WASHINGTON (AP) — While much of America was upset about the botched rollout of President Barack Obama's health care overhaul, most Democrats in Congress were still willing to give the law a chance to work.
Without the law, many of their constituents wouldn't have health insurance.
No new law has been more polarizing during Obama's presidency. It passed in 2010 without a single Republican vote, and GOP lawmakers have been railing against it ever since.
House Republicans have voted more than 50 times to repeal all or parts of the law. Almost all of their changes died in the Democratic-controlled Senate.
Why do Democrats and Republicans view this law so differently? Ideology plays a big role — Democrats are generally more willing than Republicans to look to government to help address people's problems.
Demographics shape the debate, too.
If a community has a large concentration of people without health insurance, there is a good chance it is represented by a Democrat in Congress. Of the 50 congressional districts with the most uninsured people, all but nine are represented by Democrats.
"Folks look at (the law) as a chance to have some peace of mind that, as I keep saying because it's so true in my district, that they don't have to worry about sending their son or daughter to the hospital with the fear that when they come home, they're also going to get a bill that will drive them into personal bankruptcy," said Rep. Xavier Becerra, D-Calif. "It's real. These are folks often living paycheck to paycheck."
About 251,000 people in Becerra's Los Angeles district — more than 36 percent — didn't have health insurance in 2012, according to the Census Bureau. That's the third-highest rate in Congress.
Rep. Marc Veasey, D-Texas, had the highest rate — 39 percent of his district. He has been working with groups in Texas to help people enroll in the new program.
The health care law is expected to provide coverage to an additional 25 million people by 2016, according to projections by the Congressional Budget Office. At that point, 91 percent of American citizens and legal residents would have coverage.
Nevertheless, even Republicans with large numbers of uninsured constituents don't like the law. They contend that the law's mix of taxes and mandates is killing jobs while making health insurance more expensive for many.
"I will continue to work with my colleagues in Congress to repeal Obamacare in order to protect Americans' access to the care they need, from the doctors they choose, at a price they can afford," Rep Mario Diaz-Balart, R-Fla., says on his website.
More than 32 percent of Diaz-Balart's south Florida district didn't have health insurance in 2012, the most for any Republican member of Congress.
In the average House district represented by a Democrat, 16 percent of residents had no health insurance in 2012, according to census data. In the average Republican district, 14.4 percent had no insurance.
The averages are that close in part because Democrats also represent the nine congressional districts with the fewest number of uninsured.
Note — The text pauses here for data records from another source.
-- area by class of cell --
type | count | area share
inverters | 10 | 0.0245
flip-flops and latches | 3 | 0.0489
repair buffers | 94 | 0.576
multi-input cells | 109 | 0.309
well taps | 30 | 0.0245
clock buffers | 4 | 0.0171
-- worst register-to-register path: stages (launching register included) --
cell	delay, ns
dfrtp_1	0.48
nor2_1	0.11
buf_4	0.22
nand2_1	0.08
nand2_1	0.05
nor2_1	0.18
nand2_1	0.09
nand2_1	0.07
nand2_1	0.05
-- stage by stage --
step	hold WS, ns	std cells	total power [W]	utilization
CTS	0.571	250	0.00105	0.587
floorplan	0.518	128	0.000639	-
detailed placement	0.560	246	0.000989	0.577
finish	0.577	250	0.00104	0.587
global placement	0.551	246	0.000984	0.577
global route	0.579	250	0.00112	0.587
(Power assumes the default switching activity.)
## config.mk

```make
export PLATFORM = sky130hd
export DESIGN_NAME = controlador_turnos
export DESIGN_NICKNAME = d
export VERILOG_FILES = /design/src/rtl/controlador_turnos.sv
export SDC_FILE = /design/constraint.sdc
export NUM_CORES = 1
export LEC_CHECK = 0
export ABC_AREA = 1
export BUFFER_PORTS_ARGS = -buffer_cell sky130_fd_sc_hd__buf_2
export CAP_MARGIN = 25
export CORE_UTILIZATION = 31
export DETAILED_ROUTE_END_ITERATION = 16
export PLACE_DENSITY = 0.53
export SYNTH_ARGS = -nofsm -noshare
export SYNTH_HDL_FRONTEND = slang
export SYNTH_SLANG_ARGS = --single-unit
```

## constraint.sdc

```tcl
create_clock -name clk -period 1.6 [get_ports clk]
set_clock_uncertainty 0.05 [all_clocks]
set_input_delay 0.16 -clock clk [delete_from_list [all_inputs] [get_ports clk]]
set_output_delay 0.16 -clock clk [all_outputs]
set_load 0.005 [all_outputs]
```

## src/rtl/controlador_turnos.sv

```systemverilog
// Turn controller for one game board: arms and gates the 10 s countdown
// timer, accepts the current player's move, requests an automatic move on
// timeout, alternates players and declares a forfeit after repeated
// consecutive timeouts by the same player.
module controlador_turnos #(
  parameter int MAX_TIMEOUTS = 3,
  parameter int WARN_SECS    = 3
) (
  input  logic       clk,
  input  logic       reset,
  input  logic       start,
  input  logic       game_over,
  input  logic       jugada_valida,
  input  logic       tiempo_agotado,
  input  logic [3:0] segundos_restantes,
  input  logic       auto_done,
  output logic       timer_reset,
  output logic       timer_enable,
  output logic       jugador,
  output logic       turno_activo,
  output logic       auto_req,
  output logic       alerta,
  output logic       forfeit,
  output logic       ganador
);

  typedef enum logic [2:0] {
    IDLE   = 3'd0,
    ARM    = 3'd1,
    RUN    = 3'd2,
    AUTO   = 3'd3,
    SWITCH = 3'd4,
    DONE   = 3'd5
  } state_t;

  state_t          state_q, state_d;
  logic            jugador_q, jugador_d;
  logic [1:0][2:0] cnt_q, cnt_d;
  logic            forfeit_q, forfeit_d;
  logic            ganador_q, ganador_d;
  logic            timer_reset_q, timer_enable_q, turno_activo_q, auto_req_q;
  logic [2:0]      cntInc;

  // Next-state and bookkeeping: decides the following phase of the turn,
  // the player to move and each player's consecutive-timeout count.
  always_comb begin
    state_d   = state_q;
    jugador_d = jugador_q;
    cnt_d     = cnt_q;
    forfeit_d = forfeit_q;
    ganador_d = ganador_q;
    cntInc    = cnt_q[jugador_q] + 3'd1;
    case (state_q)
      IDLE: begin
        if (start) begin
          state_d   = ARM;
          jugador_d = 1'b0;
          cnt_d     = '0;
          forfeit_d = 1'b0;
          ganador_d = 1'b0;
        end
      end
      ARM: begin
        if (game_over) state_d = DONE;
        else           state_d = RUN;
      end
      RUN: begin
        if (game_over) begin
          state_d = DONE;
        end else if (jugada_valida) begin
          cnt_d[jugador_q] = 3'd0;
          state_d          = SWITCH;
        end else if (tiempo_agotado) begin
          cnt_d[jugador_q] = cntInc;
          if (cntInc == 3'(MAX_TIMEOUTS)) begin
            state_d   = DONE;
            forfeit_d = 1'b1;
            ganador_d = ~jugador_q;
          end else begin
            state_d = AUTO;
          end
        end
      end
      AUTO: begin
        if (game_over)      state_d = DONE;
        else if (auto_done) state_d = SWITCH;
      end
      SWITCH: begin
        if (game_over) begin
          state_d = DONE;
        end else begin
          jugador_d = ~jugador_q;
          state_d   = ARM;
        end
      end
      DONE: begin
        if (start) begin
          state_d   = ARM;
          jugador_d = 1'b0;
          cnt_d     = '0;
          forfeit_d = 1'b0;
          ganador_d = 1'b0;
        end
      end
      default: state_d = IDLE;
    endcase
  end

  // State register with outputs decoded from the next state so every turn
  // output changes on the same edge as the state it belongs to.
  always_ff @(posedge clk or posedge reset) begin
    if (reset) begin
      state_q        <= IDLE;
      jugador_q      <= 1'b0;
      cnt_q          <= '0;
      forfeit_q      <= 1'b0;
      ganador_q      <= 1'b0;
      timer_reset_q  <= 1'b1;
      timer_enable_q <= 1'b0;
      turno_activo_q <= 1'b0;
      auto_req_q     <= 1'b0;
    end else begin
      state_q        <= state_d;
      jugador_q      <= jugador_d;
      cnt_q          <= cnt_d;
      forfeit_q      <= forfeit_d;
      ganador_q      <= ganador_d;
      timer_reset_q  <= (state_d == IDLE) || (state_d == ARM);
      timer_enable_q <= (state_d == RUN);
      turno_activo_q <= (state_d == RUN);
      auto_req_q     <= (state_d == AUTO);
    end
  end

  assign timer_reset  = timer_reset_q;
  assign timer_enable = timer_enable_q;
  assign turno_activo = turno_activo_q;
  assign auto_req     = auto_req_q;
  assign jugador      = jugador_q;
  assign forfeit      = forfeit_q;
  assign ganador      = ganador_q;

  // The low-time warning follows the timer directly and is silenced once
  // the timer reports expiry.
  assign alerta = (state_q == RUN) && (segundos_restantes <= 4'(WARN_SECS)) && !tiempo_agotado;

endmodule

```

==> results.md, run 1 <==
* Placed cell areas at 1200 µm²
* Final Slew Violations at 0
* I/O Pins at 19
* Final Hold Vio Count at 0
* Post-route DRC at 0
* Max Clock Freq at 0.654 GHz
* Die Ht at 60.1 µm
* First-pass GRT wire length at 4170 µm
* Critical-path maximum fanout at 6
* Worst hold path type: primary input to register
* P_leak at 0.747 nW
* Die ar. at between 3000 and 4000 µm²
* Routed length per instance at 10.9 µm
* Grt total ovfl at 0
* DR iter-0 viols at 45
* Pin count of the biggest net entering global routing at 16
* Worst EP arrival at 1.32 ns
* Clk sinks at 15
* Hold depth at 6
* CP Capture Type: output port
* CTS clk-pin slew, worst paths at 0.10 ns
* Antenna diodes at 0
* GRT Total Usage at 15.6%
* CTS root buf: clkbuf_4
* Antenna violations before repair at 0
* Core area at 3130 µm²
* Post-Syn Area per Cell at 6.57 µm²
* Share of the yosys chip area belonging to registers at between 30% and 40%
* Top cells by count, synth: nand2_1 (53), inv_1 (25), nand3_1 (20)
* Hold WS at 0.195 ns
* Port bufs at 16
* Clock network fraction of total power at 8.2%
* Top_reg_cell synth: dfrtp_1
* Final nets at 199
* Layout area overhead at 35.1%
* Startpoint types: register
* Via density at between 4 and 5
* Max-Cap Viols at 0
* Drt total wl at 2490 µm
* Synth Instances at 159
* Switch Pwr at about 1.3 mW
* Final worst-path cycle share at 95.5%
* Horiz. Die Dim at 60.1 µm
* Filler instances at 334
* Via Count at 1062
* DRT Pass-1 Iters at 4
* Power Internal at between 1 and 1.5 mW
* Status: finished clean
* Final min period at about 1.5 ns
* Top cell type's share of synthesized area at 33.5%
* Reg power frac at 26.8%
* Number of flops mapped to enable cells by yosys at 0
* Sw frac at 49.1%
* Skew-Pair Late Insertion Delay at 0.28 ns
* DP Wirelength at between 1500 and 2000 µm
* Initial Util at 33.4%
* Share of cells above drive strength 1 at around 41%
* TritonCTS clock tree: yes
* Crit Path Category: register to output port
* ANT nets after route at 0
* Vias in the first global route at approximately 950
* Num CTS Buffers at 3
* Worst Tran Pin Value at 0.593 ns
* Post-Syn Area at 1040 µm²
* FF+latch count, synth at 15
* # setup viols final at 0
* Slew Limit Headroom at 60.4%
* Reg2reg path depth at 8
* Biggest area consumer among synthesized cells: dfrtp_1
* Largest cells by area after synthesis: dfrtp_1 (34%), nand2_1 (19%), nand3_1 (9.6%)
* Peak supply drop at 0.000773 V
* Final Cell Area at 1410 µm²
* Most frequent cell after synthesis: nand2_1
* Synth Net Count at 172
* RSZ-0062 raised after global routing: yes
* Async S/R FF share, synth at 100%
* Logic pwr share at 65.0%
* Site Rows at 20
* PwrDens at ~1900 nW/µm²
* H-tree lvl count at 1
* Placer Congestion at 0.787
* Distinct cells, synth at 22
* Clock buffer depth at 2
* Critical Path RT at 1.39 ns
* Core Util, Final at 45.1%
* Synth warnings at 0
## logic make-up (layout without fill, tap and decap cells)
| logic type | after synthesis | after routing | synth area share (%) |
|---|---|---|---|
| AND/OR/NAND/NOR | 96 | 96 | 41.3 |
| buffers and inverters | 30 | 56 | 12.2 |
| flip-flops | 15 | 15 | 36.0 |
| adder cells (fa/ha/maj) | 2 | 2 | 2.39 |
| AO/OA/AOI/OAI | 16 | 16 | 8.02 |
## cell usage in the layout, fill, tap and decap left out
master and count:
a21oi_1 6, a21oi_2 2, buf_2 16, buf_4 8
buf_6 2, clkbuf_4 3, clkinv_2 1, dfrtp_1 11
dfrtp_2 3, dfstp_2 1, dlygate4sd3_1 1, ha_4 2
inv_1 19, inv_2 5, inv_4 1, nand2_1 37
nand2_2 16, nand2_4 2, nand3_1 15, nand3_2 4
nand3_4 1, nand3b_1 1, nand4_1 3, nor2_1 6
nor2_2 2, nor2_4 3, nor3_1 3, nor3_2 1
nor4_1 1, o2111ai_1 1, o21ai_0 6, o21ai_4 1
or2_2 1
## critical path, stage by stage, from the launching register on
cell and delay, ns:
dfrtp_2 0.47, nand3b_1 0.24, nor4_1 0.17, buf_2 0.15
## what timing repair did
| action | CTS | global route |
|---|---|---|
| cloned | 0 | 0 |
| buffers inserted | 1 | 2 |
| resized for setup | 4 | 43 |
| setup endpoints to repair | 8 | 14 |
| hold endpoints to repair | 14 | 0 |
| pin swaps | 1 | 15 |
| hold buffers | 1 | 0 |
## path summary, 6_finish.rpt
path,start,endpoint,slack (ns)
min in group asynchronous,reset,state_q[1],0.43
max in group asynchronous,reset,state_q[2],0.65
worst max-delay path,state_q[0],alerta,0.07
worst min-delay path,auto_done,timer_reset,0.19
worst max register to register,jugador,cnt_q[4],0.07
worst min register to register,ganador,ganador,0.43
## cell type report
class	count	area (µm²)	area share (%)
Clock buffer	3	22.5	1.60
Clock inverter	1	5.00	0.355
Inverter	25	96.3	6.83
Multi-Input combinational cell	114	679	48.1
Sequential cell	15	380	27.0
Tap cell	44	55.1	3.90
Timing Repair Buffer	27	173	12.2
## routing by layer
metal | part of all wire [%] | wire, µm | GRT usage [%] | vias up
li1 | - | - | - | 558
met1 | 43 | 1070 | 20.9 | 485
met2 | 52 | 1310 | 25.1 | 17
met3 | 3.9 | 97 | 2.60 | 2
met4 | 0.64 | 16 | 5.98 | 0
met5 | 0 | 0 | 0 | -
## power groups by stage
stage	clock, mW	combinational (mW)	sequential [mW]
global route	0.256	2.00	0.757
finish	0.222	1.77	0.729
detailed placement	0	1.42	0.699
CTS	0.233	1.45	0.691
global placement	0	1.39	0.701
floorplan	0	1.06	0.676
## sequential cells by signal, indices dropped and copies added, names as in the netlist
name,flops
auto_req,1
cnt_q,6
forfeit,1
ganador,1
jugador,1
state_q,3
timer_reset,1
turno_activo,1
## metrics by stage
| step | worst slack [ns] | total power, mW | setup TNS [ns] | instances |
|---|---|---|---|---|
| 2_1_floorplan | 0 | 1.74 | 0 | 159 |
| 3_5_place_dp | -0.0915 | 2.12 | -0.408 | 221 |
| 5_1_grt | -0.0344 | 3.02 | -0.134 | 229 |
| 6_report | 0.0716 | 2.72 | 0 | 229 |
| 4_1_cts | -0.00336 | 2.38 | -0.00336 | 227 |
| 3_3_place_gp | -0.0487 | 2.09 | -0.164 | 221 |
No activity file was read; power rests on OpenSTA's default activity.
All nine are in Massachusetts.
Massachusetts passed its version of the health law in 2006, when former GOP presidential candidate Mitt Romney was governor. By 2012, only 4.3 percent of Massachusetts residents had no health insurance, the lowest rate in the nation.
"It's the state version of the Affordable Care Act," Becerra said. "So for all those who say that this isn't going to work, you just have to look at the experience in Massachusetts to know that, give it time, and it will not only work but work well."